Like I could burn him from here, Lattimore thought.

“But he remembered a Palestinian named Salah Hassan from the al-Baladiyat neighborhood. The man was arrested for trafficking in foreign currencies sometime after the end of the Iran-Iraq War.” He began squeezing lemon into his tea, one wedge, two. “Curiously enough, this Salah Hassan had a wife named Fatima and a daughter named Shatha. And after her husband’s imprisonment—they cut off his hand, like they do with thieves, then stuck him in a prison somewhere to be forgotten—the woman, this Fatima, she not surprisingly fell on very hard times. There are brothels in Baghdad, obviously, though they’re known to favor green lights, not red. Apparently this Fatima had a small but very devout clientele. But once Saddam’s regime fell and the Mahdi militias began their persecution of the Palestinians, which became quite indiscriminate after the bombing of the Al-Askari mosque in Samarra, she grabbed her daughter and fled the area and no one is willing to admit they know where she ran off to. Assuming anyone knows. Maybe one of those devoted patrons stepped up, whisked her off to his tent in Araby.”

The waitress returned to the table, this time with McIlvaine’s sandwich and coleslaw. Setting it down, she turned her attention to the remains of Lattimore’s lunch and cocked an eyebrow. He leaned back so she could clear. Earlier, he’d considered flirting—
innocently, of course, unless she responded—but McIlvaine was like a sexual black hole.

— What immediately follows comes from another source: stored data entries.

[src/rtl/imem_loader_packer.sv]
// Assembles little-endian 32-bit words from accepted data bytes and emits a
// registered one-cycle word-complete pulse with the finished word.
module byte_to_word_packer
    import imem_loader_pkg::*;
(
    input  logic        clock,
    input  logic        reset,
    input  logic        load,
    input  logic [7:0]  data_in,
    output logic        last_byte,
    output logic        word_valid,
    output logic [31:0] word
);

    localparam int CNT_W = $clog2(BYTES_PER_WORD);

    logic [CNT_W-1:0] byte_cnt;
    logic [31:0]      shreg;
    logic [31:0]      assembled;

    // Newest byte enters at the top, so the first byte ends up least significant.
    assign assembled = {data_in, shreg[31:8]};
    assign last_byte = load && (byte_cnt == CNT_W'(BYTES_PER_WORD - 1));

    // Shift register, byte counter and registered word output.
    always_ff @(posedge clock) begin
        if (reset) begin
            byte_cnt   <= CNT_W'(0);
            shreg      <= 32'h0000_0000;
            word_valid <= 1'b0;
            word       <= 32'h0000_0000;
        end else begin
            word_valid <= last_byte;
            if (load) begin
                byte_cnt <= byte_cnt + CNT_W'(1);
                shreg    <= assembled;
            end
            if (last_byte) begin
                word <= assembled;
            end
        end
    end

endmodule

Once she was gone: “This source of your friend’s, any chance he got a look at the document you showed me, the one linking Samir to the Mukhabarat?”

McIlvaine stuffed a paper napkin into his collar, gripped half his sandwich in both hands and leaned forward over his plate. “It’s a contact sheet, that’s all. At some point he was brought in for an interview. That’s all you can infer from it reliably. Whether there were others—contacts I mean, interviews—it’s impossible to tell. Sorry, nothing else on that end to report.”